--- src/rtl/u_rec_fifo.sv ---
// Receive-side byte FIFO behind the UART receiver: qualifies the ready edge,
// stores completed bytes first-word-fall-through and flags overflow drops.
module u_rec_fifo #(
    parameter int unsigned ADDR_W  = 3,
    parameter int unsigned MIN_LOW = 64
) (
    input  logic              sys_clk,
    input  logic              sys_rstH,
    input  logic [7:0]        rec_dataH,
    input  logic              rec_readyH,
    input  logic              rd_enH,
    output logic [7:0]        rd_dataH,
    output logic              emptyH,
    output logic              fullH,
    output logic [ADDR_W:0]   countH,
    output logic              overrunH,
    input  logic              clr_ovrH
);

    localparam int unsigned DEPTH = 1 << ADDR_W;
    localparam int unsigned CNT_W = ADDR_W + 1;

    logic [7:0]        mem [DEPTH];
    logic [ADDR_W-1:0] wr_ptr;
    logic [ADDR_W-1:0] rd_ptr;
    logic              rdy_d;
    logic [7:0]        low_cnt;

    logic              wr_evt;
    logic              rd_ok;
    logic              wr_ok;
    logic              drop;
    logic [ADDR_W:0]   count_nxt;

    // Only a rising ready edge after a long-enough low phase is a real byte;
    // short lows after reset or a false start are ignored.
    assign wr_evt = rec_readyH & ~rdy_d & (low_cnt >= 8'(MIN_LOW));
    assign rd_ok  = rd_enH & ~emptyH;
    assign wr_ok  = wr_evt & (~fullH | rd_ok);
    assign drop   = wr_evt & fullH & ~rd_ok;

    assign rd_dataH = mem[rd_ptr];

    always_comb begin
        count_nxt = countH;
        if (wr_ok && !rd_ok) begin
            count_nxt = countH + CNT_W'(1);
        end else if (rd_ok && !wr_ok) begin
            count_nxt = countH - CNT_W'(1);
        end
    end

    // Edge qualifier state
    always_ff @(posedge sys_clk) begin
        if (sys_rstH) begin
            rdy_d   <= 1'b1;
            low_cnt <= 8'd0;
        end else begin
            rdy_d <= rec_readyH;
            if (rec_readyH) begin
                low_cnt <= 8'd0;
            end else if (low_cnt != 8'hFF) begin
                low_cnt <= low_cnt + 8'd1;
            end
        end
    end

    // Storage array is not reset; stale contents are unreachable once count is 0.
    always_ff @(posedge sys_clk) begin
        if (wr_ok) begin
            mem[wr_ptr] <= rec_dataH;
        end
    end

    // Pointers, occupancy flags and sticky overrun
    always_ff @(posedge sys_clk) begin
        if (sys_rstH) begin
            wr_ptr   <= '0;
            rd_ptr   <= '0;
            countH   <= '0;
            emptyH   <= 1'b1;
            fullH    <= 1'b0;
            overrunH <= 1'b0;
        end else begin
            if (wr_ok) begin
                wr_ptr <= wr_ptr + ADDR_W'(1);
            end
            if (rd_ok) begin
                rd_ptr <= rd_ptr + ADDR_W'(1);
            end
            countH <= count_nxt;
            emptyH <= (count_nxt == CNT_W'(0));
            fullH  <= (count_nxt == CNT_W'(DEPTH));
            if (drop) begin
                overrunH <= 1'b1;
            end else if (clr_ovrH) begin
                overrunH <= 1'b0;
            end
        end
    end

endmodule

--- config.mk ---
export PLATFORM = sky130hd
export DESIGN_NAME = u_rec_fifo
export DESIGN_NICKNAME = d
export VERILOG_FILES = /design/src/rtl/u_rec_fifo.sv
export SDC_FILE = /design/constraint.sdc
export NUM_CORES = 1
export LEC_CHECK = 0
export CORE_ASPECT_RATIO = 0.9
export CORE_MARGIN = 3
export CORE_UTILIZATION = 40
export DETAILED_ROUTE_END_ITERATION = 7
export PLACE_DENSITY_LB_ADDON = 0.12
export SYNTH_ARGS = -nofsm -noshare
export SYNTH_HDL_FRONTEND = slang
export SYNTH_SLANG_ARGS = --single-unit
--- constraint.sdc ---
create_clock -name sys_clk -period 2.5 [get_ports sys_clk]
set_input_delay 0.625 -clock sys_clk [delete_from_list [all_inputs] [get_ports sys_clk]]
set_output_delay 0.625 -clock sys_clk [all_outputs]
set_load 0.05 [all_outputs]
* Word-level counts from Yosys, hierarchy flattened
Memories as Yosys holds them, arrays and structs flattened. A register that Yosys moved wholly into a read port is not among the register bits.
Cells that the tools add are included.
** Storage, ports and cells
- Register bits after elaboration :: 22
- Memory bits (writable) :: 64
- Bits of input ports :: 13
- Output and inout port bits :: 15
- Word-level logic and storage cells :: 43
- Memories kept :: 1
** Memories
- mem :: depth 8, bits a word 8, rd ports 1, clocked after Yosys merged registers in 1, wr ports 1, line 23 : logic [7:0] mem [DEPTH];
** Cells by class
- $add $sub $neg :: 5
- $lt $le $gt $ge :: 1
- Equality and inequality tests :: 2
- Multiplexer cells :: 8
- Bitwise gates (word level) :: 11
- Reduce and logical (&&, ||, !) cells :: 7
** Operators by type and width (number)
- $add 8x1->8 const B :: 1
- $ge 8x7->1 const B :: 1
- $mux 4 :: 2
- $ne 8x8->1 const B :: 1
- $add 3x1->3 const B :: 2
- $and 1x1->1 :: 6
- $mux 3 :: 2
- $add 4x1->4 const B :: 1
- $eq 4x4->1 const B :: 1
- $logic_not 4->1 :: 1
- $mux 1 :: 4
- $not 1->1 :: 4
- $sub 4x1->4 const B :: 1
- $logic_and 1x1->1 :: 2
- $logic_not 1->1 :: 2
- $reduce_bool 2->1 :: 1
- $reduce_or 2->1 :: 1
- $or 1x1->1 :: 1

* Logic depth before layout (Yosys ltp)
Gate-level depths: netlist (run 1).
- Depth after elaboration :: 9
- Mapped depth :: 6
- Mapped depth without buffers :: 5

* Least setup slack after synthesis (run 1)
No wires, ideal clock.
- Path kind :: flip-flop to output port
- Start point :: reg (tool-made name)
- End point :: out rd_dataH[0]
- Arrival :: 1.724 ns
- Required time :: 1.875 ns
- Slack :: 0.151 ns
- Stages on the path, launching flop included :: 5
- Buffers on the path :: 2
- Cells stage by stage :: dfxtp_1 > buf_2 > buf_2 > mux4_2 > mux2_2
** RTL lines
- to (decl) :: line 12 : output logic [7:0] rd_dataH,

==> results_dict.tcl, run 1 <==
set metrics [dict create \
    result_of_the_run "finished clean" \
    seq_power_share_pct 49.6 \
    synth-warning-count 0 \
    cts.path.max_buffers 2 \
    dp_hpwl_um 4220 \
    netlist-cell-type-count 35 \
    power.static_leakage_nw 1.43 \
    power.clock.fraction_pct 27.5 \
    worstHoldPathCells 2 \
    total_power_w 0.00340 \
    portion_of_the_clock_cycle_consumed_by_the_worst_path_in_the_final_layout_pct 100 \
    io_buffers 27 \
    synth_top_cell_by_area "edfxtp_1" \
    number_of_search_and_repair_iterations_in_the_first_detailed_routing_pass 4 \
    postSynthCellCount 227 \
    final_critical_path_setup_slack_ns 0.000933 \
    layout-drive-gt1-share_pct 25.8 \
    cts_root_buffer "clkbuf_8" \
    number_of_global_route_vias_before_repair 1990 \
    setup-tns-final_ns 0 \
    period_minus_slack_ns 2.50 \
    worst_pin_slew_ns 0.539 \
    fill_cells 782 \
    pin_count 28 \
    worst_skew_pair.late_latency_ns 0.34 \
    ir_worst_vdd_mv 0.581 \
    path_max_fanout 8 \
    finalNonFillerCells 398 \
    setup_viol 0 \
    cts.reportedPaths.clkPinSlew_ns 0.08 \
    routing_usage_on_met2_pct 23.2 \
    ctsHtreeMaxLevel 3 \
    ys_seq_area_share_pct 67.7 \
    swShare_pct 27.9 \
    numClockSinks 89 \
    mostFrequentLayoutCells "edfxtp_1 (64), dfxtp_1 (24), nor2_1 (22)" \
    p_sw_w 0.000949 \
    cts-buffers-inserted 9 \
    power-per-cell-area_nw_per_um2 782 \
    post_drt_via_cell_ratio 4.87 \
    worstSetupPathType "reg2out" \
    power_frac_comb_pct 22.9 \
    layout.nets 293 \
    wl_per_cell_um 16.4 \
    r2r-start "emptyH" \
    fp-row-count 32 \
    timing.final.max_slew_violations 0 \
    grt_antenna_before_repair 0 \
    synth.top_cell.area_share_pct 53.7 \
    worst_hold_launch "rd_ptr[1]" \
    placedCellCount 382 \
    skew_ns 0.00768 \
    max-cap-violations 0 \
    area_of_the_mapped_netlist_um2 3580 \
    worst_hold_path.endpoint "rd_ptr[1]" \
    critical_path.startpoint_type "flop" \
    r2r_setup_slack_ns 0.66 \
    final_common_cell "edfxtp_1" \
    area.growth.synth_to_final_pct 21.6 \
    cp_data_arrival_time_ns 1.87 \
    routed_wl_um 6520 \
    r2r-end "mem[3][7]" \
    cts_tree "yes" \
    synthTopCellsByArea "edfxtp_1 (54%), dfxtp_1 (14%), mux4_2 (10%)" \
    power.internal_w 0.00245 \
    preCtsSetupSlack_ns -0.0599 \
    worst_setup_end_kind "output pin" \
    post_synthesis_area_per_instance_um2 15.8 \
    drc_errors 0 \
    global_route_wire_length_before_repair_um 10400 \
    antennaDiodeCount 0 \
    initialDrtViolationCount 102 \
    dr_total_vias 1939 \
    gr-total-overflow 0 \
    m3_gr_usage_pct 4.56 \
    slew-limit-headroom_pct 64.0 \
    report.final.hold_viol_count 0 \
    floorplan.die.height_um 95.7 \
    rsz_0062_raised_after_global_routing "true" \
    start_util_pct 41.3 \
    die_w_um 106 \
    grt_start_max_net_pins 17 \
    placeableCoreArea_um2 8650 \
    globalplace.congestion 0.796 \
    synth_seq_cells 89 \
    whs_ns 0.493 \
    met1_usage_pct 17.9 \
    synthesis.nets 245 \
    r2r.worst_path.cells 5 \
    grt_usage_pct 14.0 \
    drt.antenna.violating_nets 0 \
    busiest_layer "met2" \
    holdCritPathClass "reg2reg" \
    floorplan.die_area_um2 10100 \
    cp_data_required_time_ns 1.88 \
    achievable-frequency_mhz 400 \
]
## registers in the layout (all words and copies together), names as in the netlist, named ones only
name      cells
countH        4
rdy_d         1
fullH         1
mem          64
rd_ptr        3
low_cnt       8
wr_ptr        3
overrunH      1
emptyH        1
## critical path: stages (launching register included)
cell     delay [ns]
dfxtp_4        0.40
buf_12         0.15
mux4_2         0.54
mux2_4         0.29
buf_6          0.15
## how the worst max path moves through the flow
stage	from	endpoint	slack [ns]	cells after the start
detailed placement	rd_enH	mem[3][6]	-0.06	6
global route	flop	rd_dataH[4]	-0.06	4
global placement	rd_enH	mem[3][6]	-0.05	6
floorplan	flop	rd_dataH[0]	0.15	4
CTS	flop	rd_dataH[4]	-0.03	4
finish	flop	rd_dataH[4]	0.0009	4
## cell usage after synthesis (all sizes together)
cell	number
edfxtp	64
dfxtp	25
nor2	22
mux4	16
nand2	10
mux2	8
a21oi	7
nor3	7
buf	6
xnor2	6
a211oi	5
ha	5
inv	5
nor3b	5
xor2	5
clkbuf	4
nand2b	4
nand3	4
mux2i	3
nor4	3
and3	2
and4	2
o21a	2
or2	2
a32oi	1
and2	1
nand4	1
nor2b	1
o31ai	1
## area by class of cell
| type | instances | area (um^2) | share of cell area [%] |
|---|---|---|---|
| flip-flops and latches | 89 | 2430 | 55.8 |
| multi-input cells | 123 | 1100 | 25.3 |
| repair buffers | 47 | 467 | 10.7 |
| well taps | 119 | 149 | 3.43 |
| clock buffers | 10 | 128 | 2.94 |
| clock inverters | 5 | 57.6 | 1.32 |
| inverters | 5 | 18.8 | 0.432 |
## per-layer routing
metal	vias to the layer above	part of all wire, %
li1	949	-
met1	946	46
met2	42	49
met3	2	4.4
met4	0	0.57
met5	-	0
## kinds of logic (layout without fill, tap and decap cells)
family,Yosys count,count (layout),synth area share [%]
xor gates and xnor gates,11,11,2.69
DFF,89,89,67.7
muxes,27,27,13.5
adders and majority gates,5,5,1.75
buffers and inverters,15,67,1.78
AOI/OAI and AO/OA,16,16,3.25
and+or+nand+nor,64,64,9.24
## power by group through the flow
stage	clock network, W	registers (W)	logic (W)
floorplan	0	0.00180	0.000408
global placement	0	0.00171	0.000738
detailed placement	0	0.00171	0.000735
CTS	0.000968	0.00169	0.000788
global route	0.00102	0.00169	0.000835
finish	0.000933	0.00169	0.000779
## per-stage QoR
stage	cell area [um^2]	utilization [%]
floorplan	3580	-
global placement	4090	47.2
detailed placement	4090	47.2
CTS	4340	50.2
global route	4350	50.3
finish	4350	50.3
## timing repair
item	CTS	global route
gates cloned	1	0
endpoints found under the setup margin	8	8
hold buffers	0	0
resized for setup	13	2
buffers inserted	0	0
No activity file was read; power rests on OpenSTA's default activity.
==> run 2: changes to the inputs <==
--- a/config.mk
+++ b/config.mk
@@ -9,7 +9,9 @@
 export CORE_MARGIN = 3
 export CORE_UTILIZATION = 40
 export DETAILED_ROUTE_END_ITERATION = 7
+export HOLD_SLACK_MARGIN = 0.08
 export PLACE_DENSITY_LB_ADDON = 0.12
 export SYNTH_ARGS = -nofsm -noshare
 export SYNTH_HDL_FRONTEND = slang
 export SYNTH_SLANG_ARGS = --single-unit
+export TNS_END_PERCENT = 5
==> run 2 against run 1 <==
  * Register-to-register slack hardly changed
  * Routed wire length about the same
  * Highest routed layer unchanged
  * Via count grew 0.41%
  * Maximum frequency hardly changed
  * Cell area shrank 0.17%
  * Critical path depth stayed put
  * Clock power is essentially flat
  * Combinational power down 0.6%
  * Cell count did not move
  * Non-clock buffer count unchanged
==> results_dict.tcl, run 2 (synthesis results as in run 1) <==
set metrics [dict create \
    area.sequential_um2 2430 \
    routed_wl_um 6510 \
    holdCritPathClass "reg2reg" \
    antennaDiodeCount 0 \
    cts.path.max_buffers 2 \
    cts_setup_buffers 0 \
    portion_of_the_clock_cycle_consumed_by_the_worst_path_in_the_final_layout_pct 99.9 \
    io_buffers 27 \
    swShare_pct 27.9 \
    busiest_layer "met2" \
    worst_skew_pair.late_latency_ns 0.34 \
    critical_path.startpoint_type "flop" \
    r2r.worst_path.cells 5 \
    gr-total-overflow 0 \
    placedCellCount 382 \
    skew_ns 0.00769 \
    power.clock.fraction_pct 27.5 \
    numClockSinks 89 \
    routing_usage_on_met2_pct 23.2 \
    grt_antenna_before_repair 0 \
    dr_total_vias 1947 \
    worst_setup_end_kind "output pin" \
    worstSetupPathType "reg2out" \
    timing.critical_path.slowest_stage_cell "mux4_2" \
    die_w_um 106 \
    ir_worst_vdd_mv 0.581 \
    multi_input_comb_area_um2 1100 \
    worst_hold_launch "rd_ptr[1]" \
    power.internal_w 0.00245 \
    worst_path_largest_cell_delay_ns 0.54 \
    slew-limit-headroom_pct 65.3 \
    final_common_cell "edfxtp_1" \
    pin_count 28 \
    placeableCoreArea_um2 8650 \
    hold_buffers 0 \
    cts_tree "yes" \
    drt.antenna.violating_nets 0 \
    layout.nets 293 \
    mostFrequentLayoutCells "edfxtp_1 (64), dfxtp_1 (24), nor2_1 (22)" \
    largestRegisters "mem (64), low_cnt (8), countH (4)" \
    max-cap-violations 0 \
    global_route_wire_length_before_repair_um 10400 \
    met1_usage_pct 17.9 \
    grt_usage_pct 14.0 \
    fill_cells 783 \
    power-per-cell-area_nw_per_um2 782 \
    setup_viol 0 \
    finalNonFillerCells 398 \
    seq_power_share_pct 49.7 \
    number_of_global_route_vias_before_repair 1990 \
    layout-drive-gt1-share_pct 25.8 \
    area.growth.synth_to_final_pct 21.3 \
    drc_errors 0 \
    p_sw_w 0.000948 \
    worstHoldPathCells 2 \
    report.final.hold_viol_count 0 \
    worst_pin_slew_ns 0.519 \
    critical_path.cell_chain "buf_12, mux4_2, mux2_4, buf_6" \
    cts-buffers-inserted 9 \
    rsz_0062_raised_after_global_routing "true" \
    period_minus_slack_ns 2.50 \
    m3_gr_usage_pct 4.56 \
    preCtsSetupSlack_ns -0.0599 \
    start_util_pct 41.3 \
    initialDrtViolationCount 97 \
    cp_data_arrival_time_ns 1.87 \
    cp_data_required_time_ns 1.88 \
    power.static_leakage_nw 1.43 \
    ctsHtreeMaxLevel 3 \
    floorplan.die_area_um2 10100 \
    globalplace.congestion 0.796 \
    final_critical_path_setup_slack_ns 0.00170 \
    achievable-frequency_mhz 400 \
    result_of_the_run "finished clean" \
    grt_start_max_net_pins 17 \
    r2r-start "emptyH" \
    fp-row-count 32 \
    floorplan.die.height_um 95.7 \
    number_of_search_and_repair_iterations_in_the_first_detailed_routing_pass 4 \
    power_frac_comb_pct 22.8 \
    cts.reportedPaths.clkPinSlew_ns 0.08 \
    regMostFlops "mem" \
    utilization_after_layout_pct 50.2 \
    dp_hpwl_um 4220 \
    wl_per_cell_um 16.4 \
    number_of_flip_flops_under_the_largest_register_name 64 \
    cts_root_buffer "clkbuf_8" \
    post_drt_via_cell_ratio 4.89 \
    path_max_fanout 8 \
    timing.final.max_slew_violations 0 \
]
run 2: per-stage QoR:
step           setup TNS [ns]  cell area (um^2)  hold slack (ns)  power, W
6_report                    0              4340            0.493   0.00339
5_1_grt                -0.330              4340            0.535   0.00354
4_1_cts               -0.0846              4330            0.500   0.00344
3_5_place_dp           -0.958              4090            0.481   0.00245
3_3_place_gp           -0.749              4090            0.467   0.00245
2_1_floorplan               0              3580            0.454   0.00221
run 2: layout make-up:
type	instances	area share, %
Clock buffer	10	2.94
Sequential cell	89	55.9
Clock inverter	5	1.33
Tap cell	119	3.43
Timing Repair Buffer	47	10.7
Multi-Input combinational cell	123	25.3
Inverter	5	0.433
run 2: power by group through the flow:
stage	sequential [W]	combinational, W	clock [W]
after global routing	0.00169	0.000830	0.00102
final	0.00169	0.000774	0.000933
after detailed placement	0.00171	0.000735	0
after global placement	0.00171	0.000738	0
after floorplan	0.00180	0.000408	0
after CTS	0.00169	0.000783	0.000968
run 2: what timing repair did:
action	in CTS	in global routing
resized for setup	11	2
gates cloned	1	0
setup endpoints to repair	8	8
pin swaps	0	0
run 2: final timing paths:
| path | slack, ns | end |
|---|---|---|
| worst min-delay path | 0.49 | rd_ptr[1] |
| worst max-delay path | 0.002 | rd_dataH[4] |
| worst min register to register | 0.49 | rd_ptr[1] |
| worst max register to register | 0.67 | mem[3][7] |
run 2: layer usage:
| layer | share of wire (%) | routed length [um] |
|---|---|---|
| met4 | 0.57 | 37 |
| met2 | 49 | 3210 |
| met5 | 0 | 0 |
| met3 | 4.2 | 275 |
| met1 | 46 | 2980 |
run 2: worst max-delay path: cells and delay by family, from the launching register on:
kind	cells	cell delay, ns
flip-flops	1	0.40
buffers and inverters	2	0.30
multiplexers	2	0.83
☆ ☆ ☆ ☆
Taking the line with "hold_buffers 0 \" as the first and the line with "fill_cells 783 \" as the last, retype that stretch of the data above exactly, with no other lines.

**Solution below**
    hold_buffers 0 \
    cts_tree "yes" \
    drt.antenna.violating_nets 0 \
    layout.nets 293 \
    mostFrequentLayoutCells "edfxtp_1 (64), dfxtp_1 (24), nor2_1 (22)" \
    largestRegisters "mem (64), low_cnt (8), countH (4)" \
    max-cap-violations 0 \
    global_route_wire_length_before_repair_um 10400 \
    met1_usage_pct 17.9 \
    grt_usage_pct 14.0 \
    fill_cells 783 \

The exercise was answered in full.